We are also developing a multi-modal drug screening platform.
Team Leads: Frank Kooy, Wout Bittremieux
The development of whole exome sequencing (WES) has substantially increased our insights in the genetic causes of neurodevelopmental disorders by detection of de novo mutations by comparing the exome of the proband to that of its parents.
Using this method, mutations in the Activity Dependent-Neuroprotective Homeobox Protein (ADNP) gene have been discovered, contributing to a neurogenetic syndrome termed Helsmoortel-Van der Aa syndrome (OMIM 615873), with a prevalence of 0.2% of global autism cases. Patients show a clinical presentation of mild to severe intellectual disability, autism spectrum disorder, global developmental delay, motor and speech delay, behavior abnormalities and deficiencies in several organ systems such as gastrointestinal problems.
In recent screening studies, ADNP appears one of the most frequently mutated genes with a hundred percent disease penetrance. While massive screening studies now have cumulated in the discovery of over a thousand genes that are involved in autism and/or intellectual disability, our molecular and functional understanding of the pathophysiology of these genes is lagging far behind. For instance, despite a wealth of information, many biochemical aspects of the function of ADNP in the brain remain unknown.

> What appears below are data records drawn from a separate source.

[src/rtl/core/v3n_div_lane.sv]
// One lane: restoring divider, one quotient bit per stage, then saturate and apply the sign.
module v3n_div_lane
	import v3n_pkg::*;
#(
	parameter int MW = 16,
	parameter int DW = 17,
	parameter int FB = 14
) (
	input  logic          clk,
	input  logic          en,
	input  logic [MW-1:0] mag,
	input  logic          neg,
	input  logic [DW-1:0] m,
	output logic [FB+1:0] unit
);
	localparam int NW = MW + FB;
	localparam int RW = DW + 1;

	logic [NW-1:0] num_r [NW+1];
	logic [RW-1:0] rem_r [NW+1];
	logic [NW-1:0] quo_r [NW+1];
	logic [DW-1:0] den_r [NW+1];
	logic          neg_r [NW+1];

	assign num_r[0] = {mag, FB'(0)};
	assign rem_r[0] = '0;
	assign quo_r[0] = '0;
	assign den_r[0] = m;
	assign neg_r[0] = neg;

	for (genvar k = 0; k < NW; k++) begin : g_bit
		logic [RW-1:0] sh;
		logic [NW-1:0] num_q, quo_q;
		logic [RW-1:0] rem_q;
		logic [DW-1:0] den_q;
		logic          neg_q;

		assign sh = {rem_r[k][RW-2:0], num_r[k][NW-1]};

		always_ff @(posedge clk) begin
			if (en) begin
				num_q <= num_r[k] << 1;
				den_q <= den_r[k];
				neg_q <= neg_r[k];
				if (sh >= {1'b0, den_r[k]}) begin
					rem_q <= sh - {1'b0, den_r[k]};
					quo_q <= {quo_r[k][NW-2:0], 1'b1};
				end else begin
					rem_q <= sh;
					quo_q <= {quo_r[k][NW-2:0], 1'b0};
				end
			end
		end
		assign num_r[k+1] = num_q;
		assign rem_r[k+1] = rem_q;
		assign quo_r[k+1] = quo_q;
		assign den_r[k+1] = den_q;
		assign neg_r[k+1] = neg_q;
	end

	logic [FB+1:0] sat;

	// Saturate to one, then apply the sign.
	always_comb begin
		if (quo_r[NW] > NW'(1 << FB))
			sat = (FB+2)'(1 << FB);
		else
			sat = quo_r[NW][FB+1:0];
		unit = neg_r[NW] ? (~sat + 1'b1) : sat;
	end
endmodule
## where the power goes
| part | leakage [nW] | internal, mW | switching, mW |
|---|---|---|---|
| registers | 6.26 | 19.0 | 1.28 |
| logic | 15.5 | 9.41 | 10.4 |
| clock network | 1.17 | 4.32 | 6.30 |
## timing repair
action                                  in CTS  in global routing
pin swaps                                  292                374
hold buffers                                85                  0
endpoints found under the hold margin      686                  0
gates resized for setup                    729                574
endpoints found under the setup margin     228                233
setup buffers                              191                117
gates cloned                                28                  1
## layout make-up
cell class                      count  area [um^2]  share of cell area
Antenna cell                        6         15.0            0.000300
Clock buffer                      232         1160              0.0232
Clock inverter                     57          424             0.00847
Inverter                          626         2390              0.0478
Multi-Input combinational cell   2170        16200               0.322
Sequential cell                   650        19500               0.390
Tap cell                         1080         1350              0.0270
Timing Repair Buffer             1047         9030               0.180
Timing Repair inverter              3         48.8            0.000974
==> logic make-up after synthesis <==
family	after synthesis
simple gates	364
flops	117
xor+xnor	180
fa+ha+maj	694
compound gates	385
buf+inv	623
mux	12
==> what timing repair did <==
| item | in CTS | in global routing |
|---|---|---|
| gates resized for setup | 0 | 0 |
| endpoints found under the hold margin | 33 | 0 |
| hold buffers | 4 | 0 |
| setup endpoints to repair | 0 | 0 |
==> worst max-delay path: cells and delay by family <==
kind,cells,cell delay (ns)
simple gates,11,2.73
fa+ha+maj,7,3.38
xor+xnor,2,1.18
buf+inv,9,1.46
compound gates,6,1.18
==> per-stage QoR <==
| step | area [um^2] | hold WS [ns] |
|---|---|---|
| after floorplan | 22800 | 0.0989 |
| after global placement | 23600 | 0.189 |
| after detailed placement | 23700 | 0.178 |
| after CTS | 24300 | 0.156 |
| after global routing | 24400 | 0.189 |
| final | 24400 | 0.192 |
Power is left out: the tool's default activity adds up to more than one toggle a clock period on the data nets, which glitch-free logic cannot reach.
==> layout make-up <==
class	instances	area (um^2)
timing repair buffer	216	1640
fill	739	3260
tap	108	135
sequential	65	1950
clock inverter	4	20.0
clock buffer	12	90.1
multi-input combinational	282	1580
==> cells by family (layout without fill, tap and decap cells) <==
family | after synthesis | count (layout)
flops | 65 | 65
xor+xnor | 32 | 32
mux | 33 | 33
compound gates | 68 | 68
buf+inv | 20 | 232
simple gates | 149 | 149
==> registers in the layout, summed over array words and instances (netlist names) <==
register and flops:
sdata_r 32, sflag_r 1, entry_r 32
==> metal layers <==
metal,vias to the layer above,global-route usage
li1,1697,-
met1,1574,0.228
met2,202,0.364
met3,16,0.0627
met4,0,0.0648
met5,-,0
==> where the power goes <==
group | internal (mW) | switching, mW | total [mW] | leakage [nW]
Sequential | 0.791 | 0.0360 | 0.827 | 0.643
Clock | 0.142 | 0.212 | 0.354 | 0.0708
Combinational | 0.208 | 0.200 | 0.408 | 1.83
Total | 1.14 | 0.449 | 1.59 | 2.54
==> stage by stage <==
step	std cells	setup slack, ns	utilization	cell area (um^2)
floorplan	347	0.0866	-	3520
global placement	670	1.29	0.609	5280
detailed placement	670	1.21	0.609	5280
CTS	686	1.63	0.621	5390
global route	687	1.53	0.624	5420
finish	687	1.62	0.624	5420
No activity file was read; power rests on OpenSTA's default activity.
File: src/sv/olie_pkg.sv
// Package for the ordered list engine: opcodes, status codes, FSM states
// and the control struct broadcast to the cell chain. No dependencies.
`timescale 1ns / 1ps

package olie_pkg;

  typedef enum logic [2:0] {
    OP_INSERT       = 3'd0,
    OP_REMOVE_AT    = 3'd1,
    OP_READ_AT      = 3'd2,
    OP_PUSH_BACK    = 3'd3,
    OP_POP_BACK     = 3'd4,
    OP_REMOVE_MATCH = 3'd5
  } op_t;

  typedef enum logic [1:0] {
    ST_OK       = 2'd0,
    ST_ERR      = 2'd1,
    ST_NOTFOUND = 2'd2
  } status_t;

  typedef enum logic [1:0] {
    S_IDLE,
    S_SCAN,
    S_APPLY
  } state_t;

  typedef enum logic [1:0] {
    CM_HOLD,
    CM_INSERT,
    CM_REMOVE,
    CM_MATCH
  } cell_mode_t;

  typedef struct packed {
    cell_mode_t mode;
    logic       scan_load;
    logic       scan_step;
    logic       match_scan;
  } cell_ctl_t;

endpackage

File: src/sv/olie_ctrl.sv
// Sequencer for the ordered list engine: count, request latch, scan steps,
// result registers and the per-cycle command to the cell chain. Uses olie_pkg.
`timescale 1ns / 1ps

module olie_ctrl #(
  parameter int unsigned CAPACITY      = 64,
  parameter int unsigned ELEMENT_WIDTH = 32
) (
  input  logic                               clk,
  input  logic                               rst_n,
  input  logic                               start,
  input  logic [2:0]                         in_opcode,
  input  logic [6:0]                         in_position,
  input  logic [31:0]                        in_value,
  input  logic                               found,
  input  logic [ELEMENT_WIDTH-1:0]           found_data,
  output logic                               busy,
  output logic [((CAPACITY > 2) ? $clog2($clog2(CAPACITY)) : 1) - 1:0] step,
  output olie_pkg::cell_ctl_t                ctl,
  output logic [((($clog2(CAPACITY+1)) > 7) ? $clog2(CAPACITY+1) : 7) - 1:0] tgt,
  output logic [((($clog2(CAPACITY+1)) > 7) ? $clog2(CAPACITY+1) : 7) - 1:0] cnt,
  output logic [ELEMENT_WIDTH-1:0]           key,
  output logic                               out_valid,
  output logic [31:0]                        out_result_value,
  output logic [1:0]                         out_status,
  output logic [6:0]                         out_length
);

  localparam int unsigned EW    = ELEMENT_WIDTH;
  localparam int unsigned CW    = $clog2(CAPACITY + 1);
  localparam int unsigned PW    = (CW > 7) ? CW : 7;
  localparam int unsigned STEPS = $clog2(CAPACITY);
  localparam int unsigned SW    = (CAPACITY > 2) ? $clog2(STEPS) : 1;
  localparam logic [PW-1:0] CAP_EXT = PW'(CAPACITY);

  olie_pkg::state_t  state_r, state_nxt;
  logic [SW-1:0]     step_r, step_nxt;
  logic [CW-1:0]     cnt_r, cnt_nxt;
  olie_pkg::op_t     op_r;
  logic [6:0]        pos_r;
  logic [EW-1:0]     val_r;
  logic              ov_r, ov_nxt;
  logic [31:0]       res_r, res_nxt;
  olie_pkg::status_t st_r, st_nxt;
  logic [6:0]        len_r;

  logic [PW-1:0]     cnt_ext;
  logic [PW-1:0]     pos_ext;
  olie_pkg::op_t     op_in;

  assign cnt_ext = PW'(cnt_r);
  assign pos_ext = PW'(pos_r);
  assign op_in   = olie_pkg::op_t'(in_opcode);

  always_ff @(posedge clk) begin
    if (!rst_n) begin
      state_r <= olie_pkg::S_IDLE;
      step_r  <= '0;
      cnt_r   <= '0;
      ov_r    <= 1'b0;
    end else begin
      state_r <= state_nxt;
      step_r  <= step_nxt;
      cnt_r   <= cnt_nxt;
      ov_r    <= ov_nxt;
    end
  end

  always_ff @(posedge clk) begin
    if (state_r == olie_pkg::S_IDLE && start) begin
      op_r  <= op_in;
      pos_r <= in_position;
      val_r <= EW'(in_value);
    end
    if (state_r == olie_pkg::S_APPLY) begin
      res_r <= res_nxt;
      st_r  <= st_nxt;
      len_r <= 7'(cnt_nxt);
    end
  end

  always_comb begin
    state_nxt = state_r;
    step_nxt  = step_r;
    cnt_nxt   = cnt_r;
    ov_nxt    = 1'b0;
    res_nxt   = '0;
    st_nxt    = olie_pkg::ST_ERR;
    ctl       = '{mode: olie_pkg::CM_HOLD, scan_load: 1'b0, scan_step: 1'b0,
                  match_scan: 1'b0};
    tgt       = pos_ext;
    key       = val_r;
    unique case (state_r)
      olie_pkg::S_IDLE: begin
        key = EW'(in_value);
        tgt = (op_in == olie_pkg::OP_POP_BACK) ? (cnt_ext - PW'(1)) : PW'(in_position);
        if (start) begin
          ctl.scan_load  = 1'b1;
          ctl.match_scan = (op_in == olie_pkg::OP_REMOVE_MATCH);
          state_nxt      = olie_pkg::S_SCAN;
          step_nxt       = '0;
        end
      end
      olie_pkg::S_SCAN: begin
        ctl.scan_step = 1'b1;
        if (step_r == SW'(STEPS - 1)) begin
          state_nxt = olie_pkg::S_APPLY;
        end else begin
          step_nxt = step_r + SW'(1);
        end
      end
      olie_pkg::S_APPLY: begin
        state_nxt = olie_pkg::S_IDLE;
        ov_nxt    = 1'b1;
        unique case (op_r)
          olie_pkg::OP_INSERT: begin
            if (pos_ext <= cnt_ext && cnt_ext < CAP_EXT) begin
              ctl.mode = olie_pkg::CM_INSERT;
              tgt      = pos_ext;
              cnt_nxt  = cnt_r + CW'(1);
              st_nxt   = olie_pkg::ST_OK;
            end
          end
          olie_pkg::OP_PUSH_BACK: begin
            if (cnt_ext < CAP_EXT) begin
              ctl.mode = olie_pkg::CM_INSERT;
              tgt      = cnt_ext;
              cnt_nxt  = cnt_r + CW'(1);
              st_nxt   = olie_pkg::ST_OK;
            end
          end
          olie_pkg::OP_REMOVE_AT: begin
            if (pos_ext < cnt_ext) begin
              ctl.mode = olie_pkg::CM_REMOVE;
              tgt      = pos_ext;
              cnt_nxt  = cnt_r - CW'(1);
              res_nxt  = 32'(found_data);
              st_nxt   = olie_pkg::ST_OK;
            end
          end
          olie_pkg::OP_READ_AT: begin
            if (pos_ext < cnt_ext) begin
              res_nxt = 32'(found_data);
              st_nxt  = olie_pkg::ST_OK;
            end
          end
          olie_pkg::OP_POP_BACK: begin
            if (cnt_r != '0) begin
              cnt_nxt = cnt_r - CW'(1);
              res_nxt = 32'(found_data);
              st_nxt  = olie_pkg::ST_OK;
            end
          end
          olie_pkg::OP_REMOVE_MATCH: begin
            if (found) begin
              ctl.mode = olie_pkg::CM_MATCH;
              cnt_nxt  = cnt_r - CW'(1);
              res_nxt  = 32'(val_r);
              st_nxt   = olie_pkg::ST_OK;
            end else begin
              st_nxt = olie_pkg::ST_NOTFOUND;
            end
          end
          default: begin
            st_nxt = olie_pkg::ST_ERR;
          end
        endcase
      end
      default: begin
        state_nxt = olie_pkg::S_IDLE;
      end
    endcase
  end

  assign busy             = (state_r != olie_pkg::S_IDLE);
  assign step             = step_r;
  assign cnt              = cnt_ext;
  assign out_valid        = ov_r;
  assign out_result_value = res_r;
  assign out_status       = st_r;
  assign out_length       = len_r;

endmodule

Functional consequences of interneuron abnormalities in the fragile X syndrome
We have decades of expertise in the discovery of new genetic intellectual disabilities and autism disorders. For some of these conditions, we have performed in-depth phenotyping in large patient cohorts. In addition, we have thoroughly studied a subset of these conditions, including fragile X syndrome, with the aim of developing therapies for the patients. In these studies we rely heavily on mouse models. We have studied many biochemical, electrophysiological and behavioral aspects of different animal models. In fragile X syndrome, we found that the inhibitory GABAergic neurons are affected. We then corrected several of the abnormalities observed in diseased animal models by adding drugs that disrupt the affected pathways. In fragile X syndrome, our findings led to the initiation of clinical trials in which we participated.
We are currently developing a drug screening platform which employs a live mouse tracker to interrogate in vivo developmental characteristics.